7 Appendix

7.1 How to generate a Probability Distribution

This section includes the r-syntax codes for generating the plots shown in Day 1’s lectures on Introduction to Probability Distributions

7.1.1 Figure Image on Slide 33

Here, we wanted to understand the behaviour of the Normal distribution with an assumed fixed value for the mean (\(\mu\)) and changing values for the standard deviation (\(\sigma\)) to illustrate how the spread are affected by changing the \(\sigma\).

See code:

# let us define our parameters (mu = 30, sds = 2, 5 or 10)
# make x range from 15 to 45 spread over tiny intervals
mean <- 30
sds <- c(2, 5, 10)
colors <- c("red", "black", "blue")
x <- seq(15, 45, length.out = 500)

# plot the first distribution (σ = 2)
y1 <- dnorm(x, mean = mean, sd = sds[1])
plot(x, y1, type = "l", col = colors[1], lwd = 2,
    ylim = c(0, 0.22), xlab = "X", ylab = "Probability Density (Plausibility)",
    main = expression(paste("Normal Distributions mean (", mu, ") = 30, Standard Deviation (", sigma, ") = 2, 5, 10")))

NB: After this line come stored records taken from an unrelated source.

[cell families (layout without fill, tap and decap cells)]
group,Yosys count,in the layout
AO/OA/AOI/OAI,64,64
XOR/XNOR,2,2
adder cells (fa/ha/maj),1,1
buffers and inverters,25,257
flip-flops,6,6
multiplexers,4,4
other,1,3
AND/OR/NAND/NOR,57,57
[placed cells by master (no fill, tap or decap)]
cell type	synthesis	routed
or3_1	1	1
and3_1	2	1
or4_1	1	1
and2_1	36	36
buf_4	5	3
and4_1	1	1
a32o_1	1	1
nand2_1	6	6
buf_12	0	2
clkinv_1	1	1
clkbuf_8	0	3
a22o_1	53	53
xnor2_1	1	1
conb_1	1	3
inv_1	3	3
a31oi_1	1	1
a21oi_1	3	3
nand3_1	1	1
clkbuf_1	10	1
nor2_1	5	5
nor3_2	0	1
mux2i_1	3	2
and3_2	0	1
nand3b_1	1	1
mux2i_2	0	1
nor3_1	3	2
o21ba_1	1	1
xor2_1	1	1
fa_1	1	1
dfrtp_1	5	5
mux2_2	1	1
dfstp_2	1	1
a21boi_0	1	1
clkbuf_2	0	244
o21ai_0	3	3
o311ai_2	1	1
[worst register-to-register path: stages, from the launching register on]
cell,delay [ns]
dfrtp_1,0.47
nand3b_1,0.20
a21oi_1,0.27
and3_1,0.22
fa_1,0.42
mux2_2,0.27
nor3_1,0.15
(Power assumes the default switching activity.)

# add the other curves for when sds = 5 or 10
lines(x, dnorm(x, mean = mean, sd = sds[2]), col = colors[2], lwd = 2)
lines(x, dnorm(x, mean = mean, sd = sds[3]), col = colors[3], lwd = 2)

# next code adds the shaded area to calculate the cumulative probability (area under the curve)
# add shaded area under the red curve (σ = 2) between x = 15 and x = 27
x_shade <- seq(15, 27, length.out = 100)
y_shade <- dnorm(x_shade, mean = mean, sd = sds[1])
polygon(c(x_shade, rev(x_shade)),
    c(rep(0, length(x_shade)), rev(y_shade)),
    col = rgb(1, 0, 0, 0.3), border = NA)

# Add legend
legend("topright", legend = c(expression(sigma == 2), expression(sigma == 5), expression(sigma == 10)),
    col = colors, lty = 1, lwd = 2, bty = "n")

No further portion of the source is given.